Not a lot of room for custom queries to the end user.
Desktop customization software is buggy.
Likelihood to Recommend
Quickly getting a reporting solution integrated.
VU
Verified User
Engineer in Engineering (Telecommunications company, 501-1000 employees)
With the growth and expansion of our company into the overseas markets, we felt a need to be able to collaborate better on our projects and provide management with tools to get better insight into our Key Performance Indicators. We first on boarded our marketing and sales departments to the Tableau Server. Now we have dashboards being used by the implementation and engineering departments as well.
Pros
One of the main features of this product is the ease of generating reports. Dashboards can be shared among team members instantaneously.

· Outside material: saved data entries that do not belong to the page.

[config.mk]
export PLATFORM = sky130hd
export DESIGN_NAME = uart_tx_fifo_flat
export DESIGN_NICKNAME = d
export VERILOG_FILES = /design/src/rtl/uart_pkg.sv /design/src/rtl/uart_tx_fifo_if.sv /design/src/rtl/uart_fifo_mem.sv /design/src/rtl/uart_tx_fifo.sv /design/src/flat_wrapper.sv
export SDC_FILE = /design/constraint.sdc
export NUM_CORES = 1
export LEC_CHECK = 0
export ABC_AREA = 1
export ABC_CLOCK_PERIOD_IN_PS = 1800
export CAP_MARGIN = 5
export CELL_PAD_IN_SITES_DETAIL_PLACEMENT = 0
export CELL_PAD_IN_SITES_GLOBAL_PLACEMENT = 2
export CORE_MARGIN = 5
export CORE_UTILIZATION = 35
export CTS_BUF_LIST = sky130_fd_sc_hd__clkbuf_4 sky130_fd_sc_hd__clkbuf_8 sky130_fd_sc_hd__clkbuf_16
export DETAILED_ROUTE_END_ITERATION = 16
export HOLD_SLACK_MARGIN = 0.05
export PLACE_DENSITY_LB_ADDON = 0.1
export SYNTH_ARGS = -nofsm -noshare
export SYNTH_HDL_FRONTEND = slang
export SYNTH_SLANG_ARGS = --single-unit
[constraint.sdc]
create_clock -name clk -period 1.8 [get_ports clk]
set_input_delay 0.54 -clock clk [delete_from_list [all_inputs] [get_ports clk]]
set_output_delay 0.54 -clock clk [all_outputs]
set_load 0.005 [all_outputs]
[src/rtl/uart_pkg.sv]
// Shared UART definitions: data width and the tx drain-FSM state encoding.
// Used by the transmitter, receiver and transmit FIFO.
package uart_pkg;

  localparam int UART_DATA_W = 8;

  typedef enum logic [1:0] {
    D_IDLE   = 2'd0,
    D_LAUNCH = 2'd1,
    D_WAIT   = 2'd2
  } drain_state_t;

endpackage

[src/rtl/uart_tx_fifo_if.sv]
// Bus-side and transmitter-side signals of the UART transmit FIFO.
// Overflow signals exist only with UART_TX_FIFO_OVERFLOW_EN defined.
interface uart_tx_fifo_if
  import uart_pkg::*;
#(
  parameter int DEPTH = 16
);

  localparam int ADDR_W = $clog2(DEPTH);

  logic [UART_DATA_W-1:0] wr_data;
  logic                   wr_en;
  logic                   flush;
  logic                   full;
  logic                   empty;
  logic [ADDR_W:0]        level;
  logic [UART_DATA_W-1:0] tx_din;
  logic                   tx_wr_en;
  logic                   tx_busy;
`ifdef UART_TX_FIFO_OVERFLOW_EN
  logic                   overflow;
  logic                   overflow_clr;
`endif

  modport master (
    output wr_data, wr_en, flush, tx_busy,
`ifdef UART_TX_FIFO_OVERFLOW_EN
    output overflow_clr,
    input  overflow,
`endif
    input  full, empty, level, tx_din, tx_wr_en
  );

  modport slave (
    input  wr_data, wr_en, flush, tx_busy,
`ifdef UART_TX_FIFO_OVERFLOW_EN
    input  overflow_clr,
    output overflow,
`endif
    output full, empty, level, tx_din, tx_wr_en
  );

endinterface
[src/rtl/cam_pkg.sv]
// Shared camera-interface definitions: frame FSM states and default timing,
// used by both the transmit and capture sides.
package cam_pkg;

  typedef enum logic [2:0] {
    ST_IDLE,
    ST_VSYNC,
    ST_VBP,
    ST_ACTIVE,
    ST_HBLANK,
    ST_VFP
  } cam_state_t;

  localparam int CAM_H_ACTIVE  = 640;
  localparam int CAM_V_ACTIVE  = 480;
  localparam int CAM_VSYNC_LEN = 3;
  localparam int CAM_VBP       = 17;
  localparam int CAM_HBLANK    = 5;
  localparam int CAM_VFP       = 10;

  function automatic int cam_max4(input int a, input int b, input int c, input int d);
    int m;
    m = a;
    if (b > m) m = b;
    if (c > m) m = c;
    if (d > m) m = d;
    return m;
  endfunction

  // Bits needed for a counter that runs 0 .. n-1 (at least one bit).
  function automatic int cam_cnt_w(input int n);
    return (n > 2) ? $clog2(n) : 1;
  endfunction

endpackage

[src/rtl/cam_tx.sv]
// Camera-style parallel transmitter: frames RGB565 pixels from an external
// first-word-fall-through source into a vsync / href / byte stream.
//
// state     | meaning
// ----------+--------------------------------------------------------
// ST_IDLE   | no frame; waits for i_en
// ST_VSYNC  | vsync pulse, VSYNC_LEN cycles
// ST_VBP    | back porch before the first row, VBP cycles
// ST_ACTIVE | href high, 2*H_ACTIVE bytes, high byte of each pixel first
// ST_HBLANK | href low between rows, HBLANK cycles
// ST_VFP    | front porch after the last row; i_en decides restart
module cam_tx
  import cam_pkg::*;
#(
  parameter int H_ACTIVE  = CAM_H_ACTIVE,
  parameter int V_ACTIVE  = CAM_V_ACTIVE,
  parameter int VSYNC_LEN = CAM_VSYNC_LEN,
  parameter int VBP       = CAM_VBP,
  parameter int HBLANK    = CAM_HBLANK,
  parameter int VFP       = CAM_VFP
) (
  input  logic        i_pclk,
  input  logic        i_rstn,
  input  logic        i_en,
  input  logic        i_pix_valid,
  input  logic [15:0] i_pix_data,
  output logic        o_pix_rd,
  output logic        o_vsync,
  output logic        o_href,
  output logic [7:0]  o_data,
  output logic        o_sof,
  output logic        o_underrun
);

  localparam int BYTES = 2 * H_ACTIVE;
  localparam int BW    = cam_cnt_w(BYTES);
  localparam int RW    = cam_cnt_w(V_ACTIVE);
  localparam int PW    = cam_cnt_w(cam_max4(VSYNC_LEN, VBP, HBLANK, VFP));

  localparam logic [BW-1:0] BYTE_LAST   = BW'(BYTES - 1);
  localparam logic [RW-1:0] ROW_LAST    = RW'(V_ACTIVE - 1);
  localparam logic [PW-1:0] VSYNC_LAST  = PW'(VSYNC_LEN - 1);
  localparam logic [PW-1:0] VBP_LAST    = PW'(VBP - 1);
  localparam logic [PW-1:0] HBLANK_LAST = PW'(HBLANK - 1);
  localparam logic [PW-1:0] VFP_LAST    = PW'(VFP - 1);

  cam_state_t    state, state_nx;
  logic [BW-1:0] byte_cnt, byte_nx;
  logic [RW-1:0] row_cnt, row_nx;
  logic [PW-1:0] porch_cnt, porch_nx;
  logic [15:0]   hold, hold_d;
  logic [7:0]    data_d;
  logic          vsync_d, href_d, sof_d, under_d;
  logic          hi_slot;
  logic          in_porch;

  // Outputs are registered from the next state so that they line up with it.
  always_ff @(posedge i_pclk or negedge i_rstn) begin
    if (!i_rstn) begin
      state      <= ST_IDLE;
      byte_cnt   <= '0;
      row_cnt    <= '0;
      porch_cnt  <= '0;
      hold       <= '0;
      o_vsync    <= 1'b0;
      o_href     <= 1'b0;
      o_data     <= 8'h00;
      o_sof      <= 1'b0;
      o_underrun <= 1'b0;
    end else begin
      state      <= state_nx;
      byte_cnt   <= byte_nx;
      row_cnt    <= row_nx;
      porch_cnt  <= porch_nx;
      hold       <= hold_d;
      o_vsync    <= vsync_d;
      o_href     <= href_d;
      o_data     <= data_d;
      o_sof      <= sof_d;
      o_underrun <= under_d;
    end
  end

  always_comb begin
    state_nx = state;
    case (state)
      ST_IDLE:   if (i_en) state_nx = ST_VSYNC;
      ST_VSYNC:  if (porch_cnt == VSYNC_LAST) state_nx = ST_VBP;
      ST_VBP:    if (porch_cnt == VBP_LAST) state_nx = ST_ACTIVE;
      ST_ACTIVE: if (byte_cnt == BYTE_LAST)
                   state_nx = (row_cnt < ROW_LAST) ? ST_HBLANK : ST_VFP;
      ST_HBLANK: if (porch_cnt == HBLANK_LAST) state_nx = ST_ACTIVE;
      ST_VFP:    if (porch_cnt == VFP_LAST) state_nx = i_en ? ST_VSYNC : ST_IDLE;
      default:   state_nx = ST_IDLE;
    endcase

    in_porch = (state == ST_VSYNC) || (state == ST_VBP) ||
               (state == ST_HBLANK) || (state == ST_VFP);

    byte_nx  = ((state == ST_ACTIVE) && (state_nx == ST_ACTIVE)) ? byte_cnt + BW'(1) : '0;
    porch_nx = (in_porch && (state_nx == state)) ? porch_cnt + PW'(1) : '0;

    // Row count spans ACTIVE/HBLANK and clears once the frame leaves ACTIVE.
    row_nx = row_cnt;
    if ((state == ST_ACTIVE) && (state_nx == ST_HBLANK)) row_nx = row_cnt + RW'(1);
    else if ((state == ST_ACTIVE) && (state_nx == ST_VFP)) row_nx = '0;
  end

  always_comb begin
    hi_slot  = (state_nx == ST_ACTIVE) && !byte_nx[0];
    o_pix_rd = hi_slot && i_pix_valid;
    hold_d   = hold;
    data_d   = 8'h00;
    under_d  = 1'b0;
    if (hi_slot) begin
      if (i_pix_valid) begin
        hold_d = i_pix_data;
        data_d = i_pix_data[15:8];
      end else begin
        // Starved slot: send a black pixel and keep the timing intact.
        hold_d  = '0;
        under_d = 1'b1;
      end
    end else if (state_nx == ST_ACTIVE) begin
      data_d = hold[7:0];
    end
    vsync_d = (state_nx == ST_VSYNC);
    href_d  = (state_nx == ST_ACTIVE);
    sof_d   = (state_nx == ST_VSYNC) && (state != ST_VSYNC);
  end

endmodule

[config.mk]
export PLATFORM = sky130hd
export DESIGN_NAME = cam_tx
export DESIGN_NICKNAME = d
export VERILOG_FILES = /design/src/rtl/cam_pkg.sv /design/src/rtl/cam_tx.sv
export SDC_FILE = /design/constraint.sdc
export NUM_CORES = 1
export LEC_CHECK = 0
export ABC_AREA = 1
export BUFFER_PORTS_ARGS = -buffer_cell sky130_fd_sc_hd__buf_2
export CORE_AREA = 2 2 75 77
export CTS_BUF_LIST = sky130_fd_sc_hd__clkbuf_2 sky130_fd_sc_hd__clkbuf_4 sky130_fd_sc_hd__clkbuf_8
export CTS_CLUSTER_SIZE = 8
export DETAILED_ROUTE_END_ITERATION = 7
export DIE_AREA = 0 0 77 79
export PLACE_DENSITY = 0.69
export SETUP_SLACK_MARGIN = 0.02
export SLEW_MARGIN = 40
export SYNTH_ARGS = -nofsm -noshare
export SYNTH_HDL_FRONTEND = slang
export SYNTH_SLANG_ARGS = --single-unit
[constraint.sdc]
create_clock -name i_pclk -period 4.15 [get_ports i_pclk]
set_clock_uncertainty 0.05 [all_clocks]
set_input_delay 0.415 -clock i_pclk [delete_from_list [all_inputs] [get_ports i_pclk]]
set_output_delay 0.415 -clock i_pclk [all_outputs]
set_load 0.03 [all_outputs]
==> summary.txt <==
Run status
  – Status: complete, no violations

STA
  – Max Clock Freq: ~360 MHz
  – Max-slew headroom: 0.605
  – Fin crit share: 0.672
  – Final Max Tran Viols: 0
  – Worst setup margin: between 1000 and 1500 ps
  – Hold Fails Final Rpt: 0
  – Worst slew pin tran: a little under 600 ps
  – Fin crit period: approximately 2800 ps
  – Setup violators final: 0
  – Setup tns final: 0 ps
  – RSZ-0062 raised after global routing: false

CTS
  – Max clock buf depth: 2
  – Clock Root Buffer: clkbuf_8
  – Total CTS buffers: 5
  – Clk slew on worst S/H paths: approximately 70 ps
  – Post CTS Setup Buffer Count: 0
  – Post-CTS Hold Fix Bufs: 0
  – Worst skew pair latency: about 290 ps
  – Sink Count: 48
  – TritonCTS clock tree: done
  – Post-CTS Resized: 0
  – Htree depth: 2

Drt
  – Vias after detailed routing: 1,961
  – DR pass1 iterations: 4
  – WL/cell: approximately 11 µm
  – Via/cell ratio: 4.84
  – Detail Route Antenna Nets: 0
  – Final WL: 4460 µm
  – Post-route DRC: 0
  – Detailed Route Iter0 Violations: 67

Cells and area
  – Fillers: 535
  – Area Growth Syn to Fin: 10.9%
  – Fraction of layout cells with a size suffix above 1: 0.195
  – Final core utilization: 0.528
  – Number of antenna cells inserted: 0
  – Non-Filler Instances: 405
  – Layout Nets: between 300 and 400

Worst setup path
  – Setup CP Type: reg2out
  – WP data required: 3680 ps
  – Reg2reg end: hold[3]$_DFFE_PN0P_
  – R2R setup slack: 2110 ps
  – CP Cell Sequence: inv_1 -> ha_1 -> nand2_1 -> nor2_1 -> nand2_1 -> nand2_1 -> nor2_1 -> nand4_4 -> nand3_4 -> nor2_1 -> buf_2
  – Worst setup SP type: flip-flop
  – Max stage delay on crit path: 430 ps
  – Critical path's slowest cell: dfrtp_1
  – Critical path peak fanout: 21
  – Critical Path End Type: output port
  – Reg-to-reg startpoint: porch_cnt[0]$_DFF_PN0_
  – Reg2Reg Depth: 11
  – Data arrival time of the worst path: 2320 ps

Synth
  – Area contributors post-synth: dfrtp_1 (47%), nand2_1 (13%), inv_1 (5.8%)
  – Top_reg_cell synth: dfrtp_1
  – Mapped cell area: approximately 0.0025 mm²
  – Sequential fraction of the synthesis area: 0.473
  – Most common cell in the netlist: nand2_1
  – Async S/R FF share, synth: 1.00
  – Largest area contributor in the netlist: dfrtp_1
  – FF+latch count, synth: 48
  – Yosys cell types: 31
  – Commonest cells post-synth: nand2_1 (85), dfrtp_1 (48), inv_1 (39)
  – Gate Count Post-Synth: ~300
  – Yosys top cell area share: 0.473
  – Post-Syn Area per Cell: around 8.4 µm²
  – Syn Nets: between 300 and 400
  – Yosys warnings: 0
  – EDFF count, synth: 0

Placed design
  – RD Place Congestion: approximately 0.91
  – Post-DP HPWL: 3270 µm
  – Dpl cells: 400
  – Dpl ws: around 1600 ps
  – IO buf count: 32

GRT
  – Largest net degree at the start of global routing: 49
  – GRT overflow: 0
  – Vias in the first global route: approximately 1.9k
  – Initial antenna violation count: 0
  – GRT Util Overall: 0.164
  – First-pass GRT wire length: between 8000 and 9000 µm

Power and ir drop
  – Maximum VDD drop: about 0.00014 V
  – Pwr dens: 274 mW/mm²
  – Leak Pwr: 1.50 nW

Floorplanning
  – Initial Util: 0.476
  – CORE AREA: about 0.0053 mm²
  – Num rows: 27
  – Die X: 77 µm
  – Die Y: ~79 µm
  – Die Area: about 0.0061 mm²
  – # IOs: 33

Flow run
  – Max-cap violation count: 0

Min path
  – HP Class: in2async
[metrics by stage]
stage          power, mW  instance area, µm²  hold slack, ps
2_1_floorplan      0.513                2540            69.4
3_3_place_gp       0.538                2750             408
3_5_place_dp       0.538                2750             414
4_1_cts            0.787                2820            97.7
5_1_grt            0.811                2820             123
6_report           0.773                2820            74.0
[per-layer routing]
layer / wire length, µm / share of wire / track usage / vias up
li1: - / - / - / 1008
met1: 2120 / 0.48 / 0.205 / 906
met2: 2110 / 0.47 / 0.285 / 40
met3: 161 / 0.036 / 0.0330 / 7
met4: 68 / 0.015 / 0.0589 / 0
met5: 0 / 0 / 0 / -
[cells by family after synthesis]
logic type	count (synthesis)	share of synthesized area
adder cells (fa/ha/maj)	6	0.0295
AND/OR/NAND/NOR	174	0.348
buffers and inverters	52	0.0857
XOR/XNOR	11	0.0379
AO/OA/AOI/OAI	12	0.0266
flip-flops	48	0.473
[critical path: cells and delay by family, from the launching register on]
family                     cells  cell delay, ps
buffers and inverters          2             260
DFF                            1             430
adders and majority gates      1             200
and+or+nand+nor                8            1150
[placed cells by master (no fill, tap or decap), types with 2 or more instances in the layout]
cell,n
inv_1,39
nor2_1,30
o21ai_0,3
nor2_2,7
nand2_1,85
buf_4,2
dfrtp_1,48
nor2_4,4
nand2_2,2
inv_2,4
nand4_4,2
a21oi_1,6
nand4_1,19
nand2_4,3
xnor2_1,5
nand3_4,2
buf_2,31
xor2_1,6
ha_1,6
clkbuf_8,5
o21a_1,2
nor3b_1,3
nand3_1,10
nor3_1,3
[area by class of cell]
cell class	instances	area, µm²	area share
flip-flops and latches	48	1200	0.426
repair buffers	33	170	0.0604
well taps	72	90.1	0.0320
clock buffers	5	68.8	0.0244
multi-input cells	203	1120	0.398
inverters	44	165	0.0586
[report_power, final]
part,internal (mW),switching [mW],leakage (nW)
Clock,0.109,0.137,0.0359
Combinational,0.0172,0.0318,0.862
Sequential,0.475,0.00301,0.603
[sequential cells by signal, indices dropped and copies added (netlist names)]
register / flops
o_vsync: 1
hold: 8
byte_cnt: 11
o_underrun: 1
o_sof: 1
row_cnt: 9
porch_cnt: 5
o_href: 1
state: 3
o_data: 8
[worst max path at each step]
stage,from,end,slack [ps]
after CTS,porch_cnt[0]$_DFF_PN0_,o_pix_rd,1310
after floorplan,porch_cnt[0]$_DFF_PN0_,o_pix_rd,1900
final,porch_cnt[0]$_DFF_PN0_,o_pix_rd,1360
after global routing,porch_cnt[0]$_DFF_PN0_,o_pix_rd,1120
after detailed placement,porch_cnt[0]$_DFF_PN0_,o_pix_rd,1640
after global placement,porch_cnt[0]$_DFF_PN0_,o_pix_rd,1750
(Power assumes the default switching activity.)
**src/rtl/pos_sweep_pkg.sv**
```systemverilog
// Shared types and sizes for the truth-table sweep sequencer.
package pos_sweep_pkg;

    localparam int unsigned NUM_COMBOS = 8;
    localparam int unsigned IDX_W      = 3;
    localparam int unsigned ERR_W      = 4;
    localparam int unsigned SETTLE_W   = 4;

    typedef enum logic [1:0] {
        IDLE   = 2'd0,
        DRIVE  = 2'd1,
        SAMPLE = 2'd2,
        DONE   = 2'd3
    } state_e;

endpackage

```
**src/rtl/pos_sweep_check.sv**
```systemverilog
// Compares each captured sample with the latched expected mask and tracks errors.
module pos_sweep_check
    import pos_sweep_pkg::*;
(
    input  logic                  clk,
    input  logic                  reset,
    input  logic                  clear,
    input  logic                  sample,
    input  logic [IDX_W-1:0]      idx,
    input  logic                  f_in,
    input  logic [NUM_COMBOS-1:0] mask_in,
    output logic [ERR_W-1:0]      err_count,
    output logic [IDX_W-1:0]      first_err_idx,
    output logic                  mismatch
);

    logic [NUM_COMBOS-1:0] mask_q, mask_d;
    logic [ERR_W-1:0]      err_q, err_d;
    logic [IDX_W-1:0]      first_q, first_d;
    logic                  mism_q, mism_d;

    always_comb begin
        mask_d  = mask_q;
        err_d   = err_q;
        first_d = first_q;
        if (clear) begin
            mask_d  = mask_in;
            err_d   = '0;
            first_d = '0;
        end else if (sample && (f_in != mask_q[idx])) begin
            err_d = err_q + ERR_W'(1);
            // a zero count means no earlier error in this sweep
            if (err_q == '0) begin
                first_d = idx;
            end
        end
        mism_d = (err_d != '0);
    end

    always_ff @(posedge clk) begin
        if (reset) begin
            mask_q  <= '0;
            err_q   <= '0;
            first_q <= '0;
            mism_q  <= 1'b0;
        end else begin
            mask_q  <= mask_d;
            err_q   <= err_d;
            first_q <= first_d;
            mism_q  <= mism_d;
        end
    end

    assign err_count     = err_q;
    assign first_err_idx = first_q;
    assign mismatch      = mism_q;

endmodule

```
**src/rtl/pos_sweep_ctrl.sv**
```systemverilog
// Sweeps a 3-input evaluator through all combinations and captures its truth vector.
// Define POS_SWEEP_CHECK_EN to build the expected-mask compare logic.
module pos_sweep_ctrl
    import pos_sweep_pkg::*;
#(
    parameter int unsigned SETTLE = 1
) (
    input  logic                  clk,
    input  logic                  reset,
    input  logic                  start,
    input  logic                  abort,
    input  logic [NUM_COMBOS-1:0] expect_mask,
    input  logic                  f_in,
    output logic [IDX_W-1:0]      abc,
    output logic [NUM_COMBOS-1:0] truth,
    output logic                  busy,
    output logic                  done,
    output logic                  mismatch,
    output logic [ERR_W-1:0]      err_count,
    output logic [IDX_W-1:0]      first_err_idx
);

    state_e                state_q, state_d;
    logic [IDX_W-1:0]      idx_q, idx_d;
    logic [SETTLE_W-1:0]   cnt_q, cnt_d;
    logic [NUM_COMBOS-1:0] truth_q, truth_d;
    logic [IDX_W-1:0]      abc_q, abc_d;
    logic                  busy_q, busy_d;
    logic                  done_q, done_d;
    logic                  clear_c;
    logic                  sample_c;

    always_comb begin
        state_d  = state_q;
        idx_d    = idx_q;
        cnt_d    = cnt_q;
        truth_d  = truth_q;
        clear_c  = 1'b0;
        sample_c = 1'b0;
        case (state_q)
            IDLE: begin
                if (start) begin
                    state_d = DRIVE;
                    idx_d   = '0;
                    cnt_d   = '0;
                    truth_d = '0;
                    clear_c = 1'b1;
                end
            end
            DRIVE: begin
                if (abort) begin
                    state_d = IDLE;
                end else if (cnt_q == SETTLE_W'(SETTLE - 1)) begin
                    state_d = SAMPLE;
                    cnt_d   = '0;
                end else begin
                    cnt_d = cnt_q + SETTLE_W'(1);
                end
            end
            SAMPLE: begin
                // an aborted sample is dropped, earlier captures are kept
                if (abort) begin
                    state_d = IDLE;
                end else begin
                    sample_c       = 1'b1;
                    truth_d[idx_q] = f_in;
                    if (idx_q == IDX_W'(NUM_COMBOS - 1)) begin
                        state_d = DONE;
                    end else begin
                        idx_d   = idx_q + IDX_W'(1);
                        state_d = DRIVE;
                    end
                end
            end
            DONE: begin
                state_d = IDLE;
            end
            default: begin
                state_d = IDLE;
            end
        endcase
        busy_d = (state_d == DRIVE) || (state_d == SAMPLE);
        done_d = (state_d == DONE);
        abc_d  = busy_d ? idx_d : '0;
    end

    always_ff @(posedge clk) begin
        if (reset) begin
            state_q <= IDLE;
            idx_q   <= '0;
            cnt_q   <= '0;
            truth_q <= '0;
            abc_q   <= '0;
            busy_q  <= 1'b0;
            done_q  <= 1'b0;
        end else begin
            state_q <= state_d;
            idx_q   <= idx_d;
            cnt_q   <= cnt_d;
            truth_q <= truth_d;
            abc_q   <= abc_d;
            busy_q  <= busy_d;
            done_q  <= done_d;
        end
    end

    assign abc   = abc_q;
    assign truth = truth_q;
    assign busy  = busy_q;
    assign done  = done_q;

`ifdef POS_SWEEP_CHECK_EN
    pos_sweep_check u_check (
        .clk           (clk),
        .reset         (reset),
        .clear         (clear_c),
        .sample        (sample_c),
        .idx           (idx_q),
        .f_in          (f_in),
        .mask_in       (expect_mask),
        .err_count     (err_count),
        .first_err_idx (first_err_idx),
        .mismatch      (mismatch)
    );
`else
    logic unused_chk;
    assign unused_chk    = ^{expect_mask, clear_c, sample_c};
    assign err_count     = '0;
    assign first_err_idx = '0;
    assign mismatch      = 1'b0;
`endif

endmodule
```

Scheduling and alert notifications can be easily configured to help managers find out critical information in a timely fashion.
Cons
Some of the reports and dashboards generated by Tableau Server are not fully mobile responsive.
We have had several issues with Tableau being unable to communicate with other data sources and servers, possibly arising through some authentication failures.
Likelihood to Recommend
In the few years that we have been using Tableau Server, we've had good success in utilizing it as the single point of data access and visualization.
VU
Verified User
Engineer in Information Technology (Computer Networking company, 51-200 employees)
When I started with GOGO, Tableau was one of the BI tools used across the company, where we have distributed usernames to multiple people for their development or usage. I played a key role to enable Tableau as an Enterprise tool with AD Authentication (OKTA Integration,) which helped hugely increase traffic to the Tableau Server.
Most of the departments like Finance, Supply Chain, Airline customers, etc., use Tableau. The only department that I see we are lagging in is HR. HR is looking forward to automating the dashboards, but due to connectivity issues with Workday (as Tableau doesn't have a Workday connector,) we are unable to automate the dashboards.
The Supply Chain department is very much impressed with the tool, as they have had a lot of work reduced at their end. Also, they have better tracking of the vendor details & gap analysis of the stock purchase, which saves a good amount of money for the company by avoiding penalties for late delivery.
Pros
Saves plenty of time in Development Work.
Better Visualization
Flexibility to connect to plenty of databases, if not create your data set, using WDC functionality
Easy Server maintenance & very quick releases by Tableau.
Cons
Workday connectivity will help easy integration for HR department & this will encourage more usage in our company
Enabling the XML format of the dashboard will help easily share the dashboard, like in COGNOS
Likelihood to Recommend
There used to be a lot of limitations in the past for Tableau to integrate with various databases. Now most of the time, if we are not able to find the connector, we are encouraging users to provide the source of data and we are automating using R script to download the dataset on the server and utilize it from the server This is what's happening in our situation where we help users to automate the reports. Tableau is flexible in these situations.
As HR data is a larger chunk of data, we are unable to automate using R Script and have security issues with Workday. This would be a scenario where we'd have to look into alternatives.
We use Tableau server across the entire organization. All departments are using worksheets and data sources to answer day-to-day business decisions. It is our go-to business intelligence platform and is heavily used.
Pros
Controls over who can see what report
One place for everything
Custom controls over various datasources
Cons
Better mobile
Updates are hard, but we try to wait until data source first couple after release, always end up getting connection issues back to our servers
A user activity dashboard - more than what data sources
Likelihood to Recommend
Suited Any type of BI, metrics, easy to use, fast, robust.
Not Suited This may start to cross over into general Tableau use itself, but we are always fighting using the right tool for the right job, we have tried to use tableau to adjust data much the way Alteryx or Tableau prep can be used.